早い方がいい…
そう思った私は、リビングのチェストの引き出しから便箋と封筒を取り出しローテーブルの前に座る。
そして、真っ白な封筒に迷う事無く『退職願』という文字を書き込んだ。
すると、なぜだろう…
急にペンを持つ手が震え出し、言いようのない寂しさに襲われたんだ。
ピンク・マーベルに入社して8年。その間の出来事がまるで走馬灯のように頭の中に浮かんでは消え懐かしい思い出の数々に胸がジン…と熱くなる。
ピンク・マーベルは、私の全てだった。
仁と出会い、仁と共に過ごした大切な場所。
それに会社を辞めれば、社宅であるこのマンションも出なきゃいけない。
仁に抱かれ、愛された思い出が詰まったこの部屋を…
気付けば、頬を伝い落ちた熱い雫が白い封筒の上でポタリ…ポタリ…と音をたて、文字を滲ませていた。

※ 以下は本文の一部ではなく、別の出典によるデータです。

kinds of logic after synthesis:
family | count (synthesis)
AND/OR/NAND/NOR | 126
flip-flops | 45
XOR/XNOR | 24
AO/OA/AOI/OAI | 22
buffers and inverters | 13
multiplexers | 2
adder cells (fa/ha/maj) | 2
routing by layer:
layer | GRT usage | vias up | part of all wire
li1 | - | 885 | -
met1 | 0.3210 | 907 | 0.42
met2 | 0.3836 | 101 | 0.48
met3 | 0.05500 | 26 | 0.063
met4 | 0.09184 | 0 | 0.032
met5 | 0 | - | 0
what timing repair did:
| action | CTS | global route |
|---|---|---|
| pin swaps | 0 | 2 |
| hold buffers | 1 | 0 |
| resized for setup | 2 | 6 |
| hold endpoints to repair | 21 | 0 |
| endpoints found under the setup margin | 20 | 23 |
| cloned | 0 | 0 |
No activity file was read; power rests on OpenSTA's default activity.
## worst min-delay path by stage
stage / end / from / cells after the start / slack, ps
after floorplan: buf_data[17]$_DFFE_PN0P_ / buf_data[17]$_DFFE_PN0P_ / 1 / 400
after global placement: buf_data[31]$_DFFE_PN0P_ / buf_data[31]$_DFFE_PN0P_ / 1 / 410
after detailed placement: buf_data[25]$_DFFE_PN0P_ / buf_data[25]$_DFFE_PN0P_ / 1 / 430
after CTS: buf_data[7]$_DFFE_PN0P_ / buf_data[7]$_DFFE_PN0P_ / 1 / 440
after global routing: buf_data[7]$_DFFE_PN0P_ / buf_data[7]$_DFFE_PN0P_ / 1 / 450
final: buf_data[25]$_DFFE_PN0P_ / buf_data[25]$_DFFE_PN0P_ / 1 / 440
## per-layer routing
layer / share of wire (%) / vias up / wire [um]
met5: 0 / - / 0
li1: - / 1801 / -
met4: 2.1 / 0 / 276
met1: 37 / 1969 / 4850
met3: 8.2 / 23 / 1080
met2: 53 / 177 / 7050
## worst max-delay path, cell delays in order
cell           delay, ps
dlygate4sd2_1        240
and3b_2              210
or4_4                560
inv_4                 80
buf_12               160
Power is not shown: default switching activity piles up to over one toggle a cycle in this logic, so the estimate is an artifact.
--- src/rtl/uart_pkg.sv ---
// Shared UART definitions: receiver state encoding, parity mode constants and
// the parity helper (also intended for a future uart_tx_fifo).
//   rx_state_t         receiver FSM states
//   PARITY_NONE/ODD/EVEN  parity mode selector values
//   parity_bit()       parity bit a transmitter would append to a payload
package uart_pkg;

    localparam int PARITY_NONE   = 0;
    localparam int PARITY_ODD    = 1;
    localparam int PARITY_EVEN   = 2;
    localparam int MAX_DATA_BITS = 9;

    typedef enum logic [2:0] {
        IDLE,
        START,
        DATA,
        PARITY,
        STOP
    } rx_state_t;

    // Payload must be zero-extended to MAX_DATA_BITS; zeros do not change the XOR.
    function automatic logic parity_bit(input logic [MAX_DATA_BITS-1:0] data, input int mode);
        return (mode == PARITY_ODD) ? ~(^data) : (^data);
    endfunction

endpackage
$ cat src/rtl/tdm_demux_1_to_4.sv
// Serial TDM to 4-bit parallel demultiplexer, with frames delimited by sync.
// Defining TDM_DEMUX_PARITY_EN adds a fifth, even-parity slot to every frame.
module tdm_demux_1_to_4 (
  input  logic                  clk,
  input  logic                  rst,
  tdm_demux_1_to_4_if.slave     bus
);

  typedef enum logic {
    IDLE,
    RECV
  } state_t;

`ifdef TDM_DEMUX_PARITY_EN
  localparam int CNT_W = 3;
`else
  localparam int CNT_W = 2;
`endif

  state_t           state, state_nxt;
  logic [CNT_W-1:0] counter, counter_nxt;
  logic [3:0]       slot_buf, slot_buf_nxt;
  logic [3:0]       x_reg, x_nxt;
  logic             x_valid_reg, x_valid_nxt;
  logic             frame_err_reg, frame_err_nxt;
  logic             parity_err_reg, parity_err_nxt;

  always_ff @(posedge clk) begin
    if (rst) begin
      state          <= IDLE;
      counter        <= '0;
      slot_buf       <= '0;
      x_reg          <= '0;
      x_valid_reg    <= 1'b0;
      frame_err_reg  <= 1'b0;
      parity_err_reg <= 1'b0;
    end else begin
      state          <= state_nxt;
      counter        <= counter_nxt;
      slot_buf       <= slot_buf_nxt;
      x_reg          <= x_nxt;
      x_valid_reg    <= x_valid_nxt;
      frame_err_reg  <= frame_err_nxt;
      parity_err_reg <= parity_err_nxt;
    end
  end

  // A sync always restarts the frame at slot 0; it is only an error when a frame was in progress.
  always_comb begin
    state_nxt      = state;
    counter_nxt    = counter;
    slot_buf_nxt   = slot_buf;
    x_nxt          = x_reg;
    x_valid_nxt    = 1'b0;
    frame_err_nxt  = 1'b0;
    parity_err_nxt = 1'b0;

    if (bus.din_valid) begin
      if (bus.sync) begin
        frame_err_nxt = (state == RECV);
        slot_buf_nxt  = {3'b000, bus.din};
        counter_nxt   = CNT_W'(1);
        state_nxt     = RECV;
      end else if (state == RECV) begin
`ifdef TDM_DEMUX_PARITY_EN
        if (counter == 3'd4) begin
          if ((bus.din ^ (^slot_buf)) == 1'b0) begin
            x_nxt       = slot_buf;
            x_valid_nxt = 1'b1;
          end else begin
            parity_err_nxt = 1'b1;
          end
          counter_nxt = '0;
          state_nxt   = IDLE;
        end else begin
          slot_buf_nxt[counter[1:0]] = bus.din;
          counter_nxt                = counter + 3'd1;
        end
`else
        if (counter == 2'd3) begin
          x_nxt       = {bus.din, slot_buf[2:0]};
          x_valid_nxt = 1'b1;
          counter_nxt = '0;
          state_nxt   = IDLE;
        end else begin
          slot_buf_nxt[counter] = bus.din;
          counter_nxt           = counter + 2'd1;
        end
`endif
      end
    end
  end

  // In the parity slot the counter is 4, so its low bits already present sel = 00 upstream.
  assign bus.sel       = counter[1:0];
  assign bus.x         = x_reg;
  assign bus.x_valid   = x_valid_reg;
  assign bus.frame_err = frame_err_reg;
`ifdef TDM_DEMUX_PARITY_EN
  assign bus.par_slot   = (counter == 3'd4);
  assign bus.parity_err = parity_err_reg;
`else
  assign bus.par_slot   = 1'b0;
  assign bus.parity_err = 1'b0;
`endif

  logic unused_ok;
  assign unused_ok = parity_err_reg;

endmodule

$ cat src/flat_wrapper.sv
// flat-port wrapper written by rule: the top's interface ports become plain ports
module tdm_demux_1_to_4_flat 
  (clk, rst, bus_din, bus_din_valid, bus_sync, bus_sel, bus_x, bus_x_valid, bus_frame_err, bus_par_slot, bus_parity_err);
  tdm_demux_1_to_4_if bus_i ();
  input  logic clk;
  input  logic rst;
  input wire logic [$bits(bus_i.din)-1:0] bus_din;
  input wire logic [$bits(bus_i.din_valid)-1:0] bus_din_valid;
  input wire logic [$bits(bus_i.sync)-1:0] bus_sync;
  output wire logic [$bits(bus_i.sel)-1:0] bus_sel;
  output wire logic [$bits(bus_i.x)-1:0] bus_x;
  output wire logic [$bits(bus_i.x_valid)-1:0] bus_x_valid;
  output wire logic [$bits(bus_i.frame_err)-1:0] bus_frame_err;
  output wire logic [$bits(bus_i.par_slot)-1:0] bus_par_slot;
  output wire logic [$bits(bus_i.parity_err)-1:0] bus_parity_err;
  assign bus_i.din = bus_din;
  assign bus_i.din_valid = bus_din_valid;
  assign bus_i.sync = bus_sync;
  assign bus_sel = bus_i.sel;
  assign bus_x = bus_i.x;
  assign bus_x_valid = bus_i.x_valid;
  assign bus_frame_err = bus_i.frame_err;
  assign bus_par_slot = bus_i.par_slot;
  assign bus_parity_err = bus_i.parity_err;
  tdm_demux_1_to_4 u_core (.clk(clk), .rst(rst), .bus(bus_i));
endmodule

「しっかりしろ!!星良!!もう決めた事じゃない!!」
濡れた頬を両手で叩き、再びペンを手に持つと退職願を一気に書き上げた。
「はぁーっ…」
ソファーにもたれ掛り天井を見上げながら大きく息を吐くと、そっと眼を閉じる。
辛くないと言えば嘘になる。けど、これでいいんだ。
仁の為にも、私の為にも。
ショーが終わったら、仁にコレを渡そう。
そして、最高の笑顔で"さらなら"を言うんだ。
仁の新しい門出に涙は似合わないもの。
最後は笑って別れたい。
あなたが愛してくれた"愛しい涙"は封印するね。
そうすれば、仁の記憶に残る私は、ずっと笑っているはずだから…
それが今の私に出来る精一杯の仁へのはなむけ。
どうか、心の片隅でいいら私の笑顔を残しておいて下さい。
そして、たまに島津星良という女が居たという事を思い出して欲しい。
あなたを愛した泣き虫な女は、あなたの思い出と共に、この涙を大切に、大切に心の中にしまっておくから…
一生の宝物として…
有難う…仁…
そして、さようなら…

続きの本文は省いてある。